Start of DATASET EXTRACT

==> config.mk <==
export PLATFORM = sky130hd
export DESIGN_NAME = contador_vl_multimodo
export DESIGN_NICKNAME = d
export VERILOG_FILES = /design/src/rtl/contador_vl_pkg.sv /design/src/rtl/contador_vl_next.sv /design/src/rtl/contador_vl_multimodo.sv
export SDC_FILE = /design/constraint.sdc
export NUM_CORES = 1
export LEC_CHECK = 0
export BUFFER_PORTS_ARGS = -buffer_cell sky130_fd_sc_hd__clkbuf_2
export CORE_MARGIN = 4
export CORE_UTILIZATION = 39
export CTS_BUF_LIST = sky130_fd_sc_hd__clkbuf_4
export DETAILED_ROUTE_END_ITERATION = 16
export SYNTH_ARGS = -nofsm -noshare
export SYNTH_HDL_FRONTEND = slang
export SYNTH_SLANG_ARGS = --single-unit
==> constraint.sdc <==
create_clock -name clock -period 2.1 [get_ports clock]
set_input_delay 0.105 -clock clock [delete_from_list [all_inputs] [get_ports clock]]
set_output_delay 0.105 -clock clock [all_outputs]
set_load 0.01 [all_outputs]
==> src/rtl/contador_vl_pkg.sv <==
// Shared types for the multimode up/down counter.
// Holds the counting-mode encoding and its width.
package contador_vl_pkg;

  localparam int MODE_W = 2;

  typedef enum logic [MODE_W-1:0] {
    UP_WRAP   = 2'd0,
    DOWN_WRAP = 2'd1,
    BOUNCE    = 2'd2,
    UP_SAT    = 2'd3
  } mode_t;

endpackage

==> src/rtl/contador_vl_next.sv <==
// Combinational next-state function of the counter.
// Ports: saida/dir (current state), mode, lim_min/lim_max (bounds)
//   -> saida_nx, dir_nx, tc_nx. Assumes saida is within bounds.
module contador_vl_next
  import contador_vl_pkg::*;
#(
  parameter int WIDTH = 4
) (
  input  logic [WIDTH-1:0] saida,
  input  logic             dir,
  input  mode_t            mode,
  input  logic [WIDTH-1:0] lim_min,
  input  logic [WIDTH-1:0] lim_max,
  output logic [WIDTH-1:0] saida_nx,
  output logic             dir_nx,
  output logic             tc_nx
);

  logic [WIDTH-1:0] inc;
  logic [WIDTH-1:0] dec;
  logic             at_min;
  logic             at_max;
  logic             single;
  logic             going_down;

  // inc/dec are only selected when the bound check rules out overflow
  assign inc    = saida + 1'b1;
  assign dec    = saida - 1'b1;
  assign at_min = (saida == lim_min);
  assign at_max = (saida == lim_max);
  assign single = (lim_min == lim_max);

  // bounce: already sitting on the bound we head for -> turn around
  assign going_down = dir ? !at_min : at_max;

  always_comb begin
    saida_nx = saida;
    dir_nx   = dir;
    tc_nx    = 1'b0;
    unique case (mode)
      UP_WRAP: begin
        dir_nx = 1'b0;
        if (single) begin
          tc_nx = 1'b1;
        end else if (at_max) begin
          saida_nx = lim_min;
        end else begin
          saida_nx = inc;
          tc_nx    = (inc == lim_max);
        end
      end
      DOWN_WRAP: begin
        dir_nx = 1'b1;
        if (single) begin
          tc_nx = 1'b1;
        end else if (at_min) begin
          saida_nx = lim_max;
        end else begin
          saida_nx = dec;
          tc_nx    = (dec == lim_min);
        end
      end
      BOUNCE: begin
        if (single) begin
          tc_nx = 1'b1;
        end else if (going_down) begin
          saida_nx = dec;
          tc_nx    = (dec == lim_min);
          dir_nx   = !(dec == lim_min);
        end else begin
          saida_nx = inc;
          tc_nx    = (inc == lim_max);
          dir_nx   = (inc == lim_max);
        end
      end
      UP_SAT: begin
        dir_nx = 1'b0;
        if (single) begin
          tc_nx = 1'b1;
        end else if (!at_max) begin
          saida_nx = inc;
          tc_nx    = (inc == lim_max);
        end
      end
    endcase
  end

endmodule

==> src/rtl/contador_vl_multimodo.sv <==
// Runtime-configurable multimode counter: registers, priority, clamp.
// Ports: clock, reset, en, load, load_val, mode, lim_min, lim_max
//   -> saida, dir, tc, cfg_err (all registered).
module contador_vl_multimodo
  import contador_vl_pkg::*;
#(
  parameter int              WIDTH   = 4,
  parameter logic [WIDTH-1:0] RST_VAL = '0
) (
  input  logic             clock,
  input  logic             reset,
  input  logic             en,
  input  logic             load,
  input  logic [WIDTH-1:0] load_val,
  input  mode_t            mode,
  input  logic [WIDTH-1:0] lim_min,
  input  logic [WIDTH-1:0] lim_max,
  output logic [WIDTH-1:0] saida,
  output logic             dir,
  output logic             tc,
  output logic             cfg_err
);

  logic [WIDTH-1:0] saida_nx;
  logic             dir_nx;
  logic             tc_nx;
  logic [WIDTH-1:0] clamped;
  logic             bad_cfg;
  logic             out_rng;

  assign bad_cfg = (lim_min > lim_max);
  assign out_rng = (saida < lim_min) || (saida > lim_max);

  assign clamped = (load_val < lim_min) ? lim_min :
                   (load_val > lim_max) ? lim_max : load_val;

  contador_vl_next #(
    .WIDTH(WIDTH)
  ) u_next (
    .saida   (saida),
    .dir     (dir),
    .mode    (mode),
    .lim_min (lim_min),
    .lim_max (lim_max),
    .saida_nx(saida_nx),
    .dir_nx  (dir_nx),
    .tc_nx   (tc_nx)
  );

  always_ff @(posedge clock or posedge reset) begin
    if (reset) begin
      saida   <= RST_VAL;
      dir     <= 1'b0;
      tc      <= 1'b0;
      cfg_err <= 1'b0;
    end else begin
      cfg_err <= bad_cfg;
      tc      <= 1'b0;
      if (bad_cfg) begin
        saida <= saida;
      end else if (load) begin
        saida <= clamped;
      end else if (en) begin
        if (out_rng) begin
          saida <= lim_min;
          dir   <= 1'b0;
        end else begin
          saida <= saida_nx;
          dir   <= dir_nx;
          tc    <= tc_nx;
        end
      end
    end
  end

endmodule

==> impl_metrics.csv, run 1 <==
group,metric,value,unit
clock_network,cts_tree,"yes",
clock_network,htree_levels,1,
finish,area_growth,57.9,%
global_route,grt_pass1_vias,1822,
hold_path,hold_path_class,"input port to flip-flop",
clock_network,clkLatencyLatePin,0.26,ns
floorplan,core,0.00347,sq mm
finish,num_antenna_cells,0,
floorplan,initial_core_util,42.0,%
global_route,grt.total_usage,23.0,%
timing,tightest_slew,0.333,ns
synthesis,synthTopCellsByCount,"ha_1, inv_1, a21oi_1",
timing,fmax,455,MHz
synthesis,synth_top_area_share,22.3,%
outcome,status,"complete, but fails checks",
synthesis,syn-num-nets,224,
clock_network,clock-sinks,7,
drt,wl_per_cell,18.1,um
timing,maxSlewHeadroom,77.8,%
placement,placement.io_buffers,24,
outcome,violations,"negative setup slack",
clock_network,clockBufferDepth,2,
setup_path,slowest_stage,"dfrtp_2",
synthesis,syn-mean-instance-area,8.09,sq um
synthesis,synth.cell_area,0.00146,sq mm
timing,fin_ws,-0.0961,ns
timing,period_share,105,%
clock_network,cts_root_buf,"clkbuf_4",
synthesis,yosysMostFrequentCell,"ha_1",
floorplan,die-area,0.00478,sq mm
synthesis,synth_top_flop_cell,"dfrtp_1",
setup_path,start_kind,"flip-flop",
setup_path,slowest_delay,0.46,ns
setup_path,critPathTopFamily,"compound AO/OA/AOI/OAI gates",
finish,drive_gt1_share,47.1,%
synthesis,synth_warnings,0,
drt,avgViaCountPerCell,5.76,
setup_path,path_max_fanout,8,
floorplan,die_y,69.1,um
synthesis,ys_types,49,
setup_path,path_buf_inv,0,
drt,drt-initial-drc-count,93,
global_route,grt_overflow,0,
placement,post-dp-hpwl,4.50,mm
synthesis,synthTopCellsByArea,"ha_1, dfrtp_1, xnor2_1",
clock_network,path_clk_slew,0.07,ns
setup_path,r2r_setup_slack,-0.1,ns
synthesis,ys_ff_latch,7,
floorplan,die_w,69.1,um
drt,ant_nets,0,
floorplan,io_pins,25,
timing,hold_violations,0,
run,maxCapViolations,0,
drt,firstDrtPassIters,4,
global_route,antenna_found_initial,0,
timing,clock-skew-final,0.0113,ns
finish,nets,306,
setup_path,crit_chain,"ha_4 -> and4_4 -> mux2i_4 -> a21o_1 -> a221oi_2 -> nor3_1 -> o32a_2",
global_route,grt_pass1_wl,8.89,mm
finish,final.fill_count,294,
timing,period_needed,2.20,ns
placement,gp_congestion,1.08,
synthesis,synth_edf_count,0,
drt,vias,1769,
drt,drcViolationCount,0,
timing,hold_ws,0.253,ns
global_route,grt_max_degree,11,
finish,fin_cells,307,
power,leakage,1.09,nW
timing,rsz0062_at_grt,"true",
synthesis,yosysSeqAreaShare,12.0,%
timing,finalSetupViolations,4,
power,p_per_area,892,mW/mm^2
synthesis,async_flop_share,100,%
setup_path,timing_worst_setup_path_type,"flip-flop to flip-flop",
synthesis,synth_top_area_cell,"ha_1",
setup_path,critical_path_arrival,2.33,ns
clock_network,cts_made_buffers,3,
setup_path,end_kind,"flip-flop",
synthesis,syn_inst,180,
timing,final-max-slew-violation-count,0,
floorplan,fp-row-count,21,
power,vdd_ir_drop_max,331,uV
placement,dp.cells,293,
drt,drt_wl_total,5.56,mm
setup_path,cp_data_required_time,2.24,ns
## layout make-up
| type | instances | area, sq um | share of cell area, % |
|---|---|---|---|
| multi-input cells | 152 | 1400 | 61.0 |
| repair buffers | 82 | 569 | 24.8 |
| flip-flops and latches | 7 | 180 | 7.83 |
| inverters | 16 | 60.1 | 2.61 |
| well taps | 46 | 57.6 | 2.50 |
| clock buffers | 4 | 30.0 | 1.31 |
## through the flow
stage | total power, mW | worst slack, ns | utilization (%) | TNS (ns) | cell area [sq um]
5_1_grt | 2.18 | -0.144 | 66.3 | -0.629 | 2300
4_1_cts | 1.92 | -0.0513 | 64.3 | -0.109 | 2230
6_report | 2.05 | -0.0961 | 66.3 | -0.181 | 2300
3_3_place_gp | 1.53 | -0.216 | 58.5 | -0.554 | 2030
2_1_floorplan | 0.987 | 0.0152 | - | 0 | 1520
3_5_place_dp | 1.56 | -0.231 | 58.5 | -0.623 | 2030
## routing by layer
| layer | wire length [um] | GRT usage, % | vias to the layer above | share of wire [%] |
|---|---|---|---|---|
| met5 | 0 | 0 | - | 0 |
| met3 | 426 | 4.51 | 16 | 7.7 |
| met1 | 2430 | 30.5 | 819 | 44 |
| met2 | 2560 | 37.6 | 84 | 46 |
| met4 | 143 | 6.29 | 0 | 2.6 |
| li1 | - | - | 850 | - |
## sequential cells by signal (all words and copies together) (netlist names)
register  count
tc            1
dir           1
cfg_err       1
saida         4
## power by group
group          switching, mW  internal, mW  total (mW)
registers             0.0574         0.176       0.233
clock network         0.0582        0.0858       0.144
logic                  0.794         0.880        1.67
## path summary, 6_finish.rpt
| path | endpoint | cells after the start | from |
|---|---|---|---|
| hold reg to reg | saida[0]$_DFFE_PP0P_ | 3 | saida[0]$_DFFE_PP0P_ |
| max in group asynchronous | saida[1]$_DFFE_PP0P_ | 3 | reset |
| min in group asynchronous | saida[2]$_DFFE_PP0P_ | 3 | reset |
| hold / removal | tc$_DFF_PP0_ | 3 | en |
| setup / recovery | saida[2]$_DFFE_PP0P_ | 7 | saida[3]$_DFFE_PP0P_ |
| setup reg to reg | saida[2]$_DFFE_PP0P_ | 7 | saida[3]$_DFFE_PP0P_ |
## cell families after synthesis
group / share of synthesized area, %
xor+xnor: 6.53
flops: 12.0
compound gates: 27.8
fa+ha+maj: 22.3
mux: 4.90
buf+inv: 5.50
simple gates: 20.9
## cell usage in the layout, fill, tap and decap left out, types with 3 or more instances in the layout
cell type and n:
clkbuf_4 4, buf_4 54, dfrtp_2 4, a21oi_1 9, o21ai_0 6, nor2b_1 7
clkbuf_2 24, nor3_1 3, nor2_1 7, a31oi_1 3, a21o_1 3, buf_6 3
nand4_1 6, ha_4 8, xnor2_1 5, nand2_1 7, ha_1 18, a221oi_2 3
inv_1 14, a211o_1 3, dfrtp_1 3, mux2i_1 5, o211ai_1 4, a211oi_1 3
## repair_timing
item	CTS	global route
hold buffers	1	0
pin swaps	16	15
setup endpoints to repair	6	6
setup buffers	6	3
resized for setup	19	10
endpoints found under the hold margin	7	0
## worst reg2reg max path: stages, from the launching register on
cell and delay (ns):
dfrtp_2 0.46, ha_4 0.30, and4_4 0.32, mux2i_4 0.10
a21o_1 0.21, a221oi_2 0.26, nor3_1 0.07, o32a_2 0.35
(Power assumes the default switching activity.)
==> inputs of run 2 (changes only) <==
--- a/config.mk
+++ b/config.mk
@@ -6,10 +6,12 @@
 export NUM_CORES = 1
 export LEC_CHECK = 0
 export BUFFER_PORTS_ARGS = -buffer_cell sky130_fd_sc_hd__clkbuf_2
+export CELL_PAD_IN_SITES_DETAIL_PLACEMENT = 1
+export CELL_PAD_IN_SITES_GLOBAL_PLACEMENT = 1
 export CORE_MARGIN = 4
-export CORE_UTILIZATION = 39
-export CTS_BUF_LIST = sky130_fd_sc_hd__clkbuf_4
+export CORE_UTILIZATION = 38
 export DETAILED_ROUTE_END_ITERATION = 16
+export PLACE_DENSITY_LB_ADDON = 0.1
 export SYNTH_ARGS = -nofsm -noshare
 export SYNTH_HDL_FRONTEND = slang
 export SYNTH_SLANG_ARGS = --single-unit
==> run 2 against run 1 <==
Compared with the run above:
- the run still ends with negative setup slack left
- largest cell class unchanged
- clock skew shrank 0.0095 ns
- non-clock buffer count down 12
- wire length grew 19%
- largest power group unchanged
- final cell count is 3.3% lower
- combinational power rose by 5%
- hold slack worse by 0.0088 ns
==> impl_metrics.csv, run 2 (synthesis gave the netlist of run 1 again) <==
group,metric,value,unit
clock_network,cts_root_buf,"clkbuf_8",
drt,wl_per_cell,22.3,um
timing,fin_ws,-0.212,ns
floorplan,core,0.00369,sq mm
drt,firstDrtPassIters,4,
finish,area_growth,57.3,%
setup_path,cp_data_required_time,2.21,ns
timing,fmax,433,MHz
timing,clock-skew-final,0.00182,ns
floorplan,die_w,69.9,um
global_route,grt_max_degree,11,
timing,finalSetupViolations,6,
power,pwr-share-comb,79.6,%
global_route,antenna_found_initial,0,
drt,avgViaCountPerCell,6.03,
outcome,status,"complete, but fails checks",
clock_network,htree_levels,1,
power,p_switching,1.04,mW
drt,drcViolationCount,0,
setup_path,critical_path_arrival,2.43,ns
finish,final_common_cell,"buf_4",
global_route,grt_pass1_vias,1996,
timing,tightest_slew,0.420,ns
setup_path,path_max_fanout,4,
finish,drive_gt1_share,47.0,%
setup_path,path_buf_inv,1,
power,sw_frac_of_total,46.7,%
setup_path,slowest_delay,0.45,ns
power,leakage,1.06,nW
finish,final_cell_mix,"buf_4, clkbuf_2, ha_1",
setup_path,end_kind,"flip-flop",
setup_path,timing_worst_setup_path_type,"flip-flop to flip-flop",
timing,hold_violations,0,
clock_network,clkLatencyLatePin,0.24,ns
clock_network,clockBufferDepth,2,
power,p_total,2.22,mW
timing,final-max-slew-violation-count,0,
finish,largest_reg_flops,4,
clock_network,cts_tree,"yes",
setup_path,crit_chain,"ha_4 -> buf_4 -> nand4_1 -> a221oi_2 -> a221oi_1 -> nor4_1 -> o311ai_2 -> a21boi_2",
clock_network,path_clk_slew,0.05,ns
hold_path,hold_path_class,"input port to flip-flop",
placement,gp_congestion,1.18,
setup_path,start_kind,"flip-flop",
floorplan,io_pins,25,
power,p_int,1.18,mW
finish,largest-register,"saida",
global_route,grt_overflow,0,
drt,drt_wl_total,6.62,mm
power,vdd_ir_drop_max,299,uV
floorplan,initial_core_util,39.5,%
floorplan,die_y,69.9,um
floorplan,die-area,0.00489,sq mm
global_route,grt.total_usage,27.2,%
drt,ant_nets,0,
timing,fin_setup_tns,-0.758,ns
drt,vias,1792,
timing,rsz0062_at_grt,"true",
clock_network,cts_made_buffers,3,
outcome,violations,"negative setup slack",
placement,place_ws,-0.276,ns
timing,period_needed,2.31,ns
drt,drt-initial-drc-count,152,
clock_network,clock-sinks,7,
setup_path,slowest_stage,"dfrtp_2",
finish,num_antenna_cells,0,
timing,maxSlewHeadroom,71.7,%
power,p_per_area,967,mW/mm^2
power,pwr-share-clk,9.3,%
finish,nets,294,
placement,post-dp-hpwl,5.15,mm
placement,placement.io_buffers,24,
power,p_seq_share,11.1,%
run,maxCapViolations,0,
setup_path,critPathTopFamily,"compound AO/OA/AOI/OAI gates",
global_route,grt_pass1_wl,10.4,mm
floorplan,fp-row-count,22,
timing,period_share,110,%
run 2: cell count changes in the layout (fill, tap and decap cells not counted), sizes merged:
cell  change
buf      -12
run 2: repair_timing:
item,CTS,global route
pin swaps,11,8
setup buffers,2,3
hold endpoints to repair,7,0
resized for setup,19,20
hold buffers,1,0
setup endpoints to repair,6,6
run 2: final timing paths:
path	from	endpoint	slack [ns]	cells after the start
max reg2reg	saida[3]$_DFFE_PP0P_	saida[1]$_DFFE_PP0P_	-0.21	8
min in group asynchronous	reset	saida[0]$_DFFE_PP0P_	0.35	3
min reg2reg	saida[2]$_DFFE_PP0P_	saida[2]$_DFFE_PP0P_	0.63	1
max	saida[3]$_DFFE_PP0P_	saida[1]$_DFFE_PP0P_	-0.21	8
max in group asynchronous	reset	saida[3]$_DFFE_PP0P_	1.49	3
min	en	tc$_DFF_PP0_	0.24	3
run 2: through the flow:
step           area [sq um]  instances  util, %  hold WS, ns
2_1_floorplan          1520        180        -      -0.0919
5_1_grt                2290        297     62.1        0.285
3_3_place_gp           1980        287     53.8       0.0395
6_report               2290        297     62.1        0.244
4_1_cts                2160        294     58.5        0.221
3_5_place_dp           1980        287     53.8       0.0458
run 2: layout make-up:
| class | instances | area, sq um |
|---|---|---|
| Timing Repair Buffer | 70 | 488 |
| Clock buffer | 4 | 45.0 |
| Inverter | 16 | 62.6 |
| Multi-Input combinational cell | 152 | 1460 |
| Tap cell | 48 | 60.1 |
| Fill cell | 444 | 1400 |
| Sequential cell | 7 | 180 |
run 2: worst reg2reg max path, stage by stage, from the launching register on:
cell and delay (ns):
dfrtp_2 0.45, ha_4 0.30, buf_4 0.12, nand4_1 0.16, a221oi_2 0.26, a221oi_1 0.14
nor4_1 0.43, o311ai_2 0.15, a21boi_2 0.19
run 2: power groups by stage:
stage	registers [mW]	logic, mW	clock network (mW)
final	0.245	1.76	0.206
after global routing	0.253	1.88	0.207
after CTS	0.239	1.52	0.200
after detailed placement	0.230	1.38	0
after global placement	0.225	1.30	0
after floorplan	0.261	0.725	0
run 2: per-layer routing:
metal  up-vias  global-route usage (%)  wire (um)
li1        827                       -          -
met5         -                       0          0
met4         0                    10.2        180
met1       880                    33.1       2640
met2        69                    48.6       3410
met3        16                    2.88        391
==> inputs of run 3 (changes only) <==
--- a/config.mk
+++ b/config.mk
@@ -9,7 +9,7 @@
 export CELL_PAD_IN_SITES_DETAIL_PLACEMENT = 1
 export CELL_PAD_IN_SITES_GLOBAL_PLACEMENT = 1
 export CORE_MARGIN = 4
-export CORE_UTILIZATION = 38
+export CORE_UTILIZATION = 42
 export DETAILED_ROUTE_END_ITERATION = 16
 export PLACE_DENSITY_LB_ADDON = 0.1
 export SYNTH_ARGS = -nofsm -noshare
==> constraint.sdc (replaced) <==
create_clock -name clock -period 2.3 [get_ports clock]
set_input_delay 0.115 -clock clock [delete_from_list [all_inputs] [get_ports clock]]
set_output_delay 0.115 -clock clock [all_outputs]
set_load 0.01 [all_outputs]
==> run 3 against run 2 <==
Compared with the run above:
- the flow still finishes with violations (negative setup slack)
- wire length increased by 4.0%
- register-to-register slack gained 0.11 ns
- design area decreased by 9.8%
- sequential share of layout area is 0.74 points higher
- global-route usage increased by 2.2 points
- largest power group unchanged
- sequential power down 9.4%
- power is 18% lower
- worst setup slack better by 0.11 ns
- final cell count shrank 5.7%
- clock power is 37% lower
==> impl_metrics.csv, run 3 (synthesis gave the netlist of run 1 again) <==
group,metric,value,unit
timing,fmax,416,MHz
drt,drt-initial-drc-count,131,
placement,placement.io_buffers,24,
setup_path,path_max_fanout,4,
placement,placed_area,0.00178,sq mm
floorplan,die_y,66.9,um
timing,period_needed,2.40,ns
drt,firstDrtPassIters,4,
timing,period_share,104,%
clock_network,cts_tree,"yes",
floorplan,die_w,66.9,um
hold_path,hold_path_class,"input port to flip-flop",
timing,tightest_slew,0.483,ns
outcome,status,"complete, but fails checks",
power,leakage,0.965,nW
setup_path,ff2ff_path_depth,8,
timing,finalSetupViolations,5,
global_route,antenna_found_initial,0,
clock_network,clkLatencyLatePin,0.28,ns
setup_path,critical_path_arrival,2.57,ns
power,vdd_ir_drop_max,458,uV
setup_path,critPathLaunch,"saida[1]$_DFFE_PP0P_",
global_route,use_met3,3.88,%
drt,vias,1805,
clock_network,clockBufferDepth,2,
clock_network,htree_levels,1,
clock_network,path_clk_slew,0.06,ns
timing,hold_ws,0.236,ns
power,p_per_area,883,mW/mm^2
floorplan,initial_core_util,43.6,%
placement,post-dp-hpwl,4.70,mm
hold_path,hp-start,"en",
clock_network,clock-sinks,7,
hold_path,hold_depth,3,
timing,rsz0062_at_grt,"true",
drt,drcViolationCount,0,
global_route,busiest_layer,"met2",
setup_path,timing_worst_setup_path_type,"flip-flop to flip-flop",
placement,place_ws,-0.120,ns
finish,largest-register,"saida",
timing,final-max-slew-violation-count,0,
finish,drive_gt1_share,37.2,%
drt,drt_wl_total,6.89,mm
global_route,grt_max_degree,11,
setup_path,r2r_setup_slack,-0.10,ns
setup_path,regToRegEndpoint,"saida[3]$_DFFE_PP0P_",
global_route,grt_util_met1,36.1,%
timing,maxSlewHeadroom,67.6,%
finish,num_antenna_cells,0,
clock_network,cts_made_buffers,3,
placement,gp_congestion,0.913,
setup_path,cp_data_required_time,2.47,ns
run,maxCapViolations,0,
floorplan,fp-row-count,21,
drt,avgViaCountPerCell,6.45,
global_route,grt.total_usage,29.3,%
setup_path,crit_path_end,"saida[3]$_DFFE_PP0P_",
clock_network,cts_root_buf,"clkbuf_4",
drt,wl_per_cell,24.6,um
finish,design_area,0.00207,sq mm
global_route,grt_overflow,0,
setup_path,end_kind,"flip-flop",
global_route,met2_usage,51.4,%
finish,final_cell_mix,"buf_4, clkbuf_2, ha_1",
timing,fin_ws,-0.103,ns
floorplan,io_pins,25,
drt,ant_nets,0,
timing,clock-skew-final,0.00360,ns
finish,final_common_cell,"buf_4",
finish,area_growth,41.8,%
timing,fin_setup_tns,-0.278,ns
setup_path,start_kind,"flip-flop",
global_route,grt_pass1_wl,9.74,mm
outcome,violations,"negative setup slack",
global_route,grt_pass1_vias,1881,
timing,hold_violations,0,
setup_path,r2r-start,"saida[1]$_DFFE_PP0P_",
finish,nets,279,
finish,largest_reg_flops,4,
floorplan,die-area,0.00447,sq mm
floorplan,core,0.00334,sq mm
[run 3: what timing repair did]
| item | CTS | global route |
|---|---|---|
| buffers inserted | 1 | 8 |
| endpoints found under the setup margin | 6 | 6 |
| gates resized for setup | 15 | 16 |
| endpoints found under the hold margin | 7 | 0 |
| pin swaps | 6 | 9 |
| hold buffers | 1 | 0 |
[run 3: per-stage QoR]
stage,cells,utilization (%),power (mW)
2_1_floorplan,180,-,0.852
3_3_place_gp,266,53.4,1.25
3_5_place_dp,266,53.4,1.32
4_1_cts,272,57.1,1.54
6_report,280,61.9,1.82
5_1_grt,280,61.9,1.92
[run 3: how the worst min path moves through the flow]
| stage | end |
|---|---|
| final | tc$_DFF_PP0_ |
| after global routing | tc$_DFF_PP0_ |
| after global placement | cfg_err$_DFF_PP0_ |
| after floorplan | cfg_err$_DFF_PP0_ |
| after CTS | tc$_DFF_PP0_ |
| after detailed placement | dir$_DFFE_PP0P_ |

End of DATASET EXTRACT

PROBLEM TO WORK ON
All lines above holding the word "clkLatencyLatePin" make up the answer; copy each one.

SOLUTION FOR THIS TASK
clock_network,clkLatencyLatePin,0.26,ns
clock_network,clkLatencyLatePin,0.24,ns
clock_network,clkLatencyLatePin,0.28,ns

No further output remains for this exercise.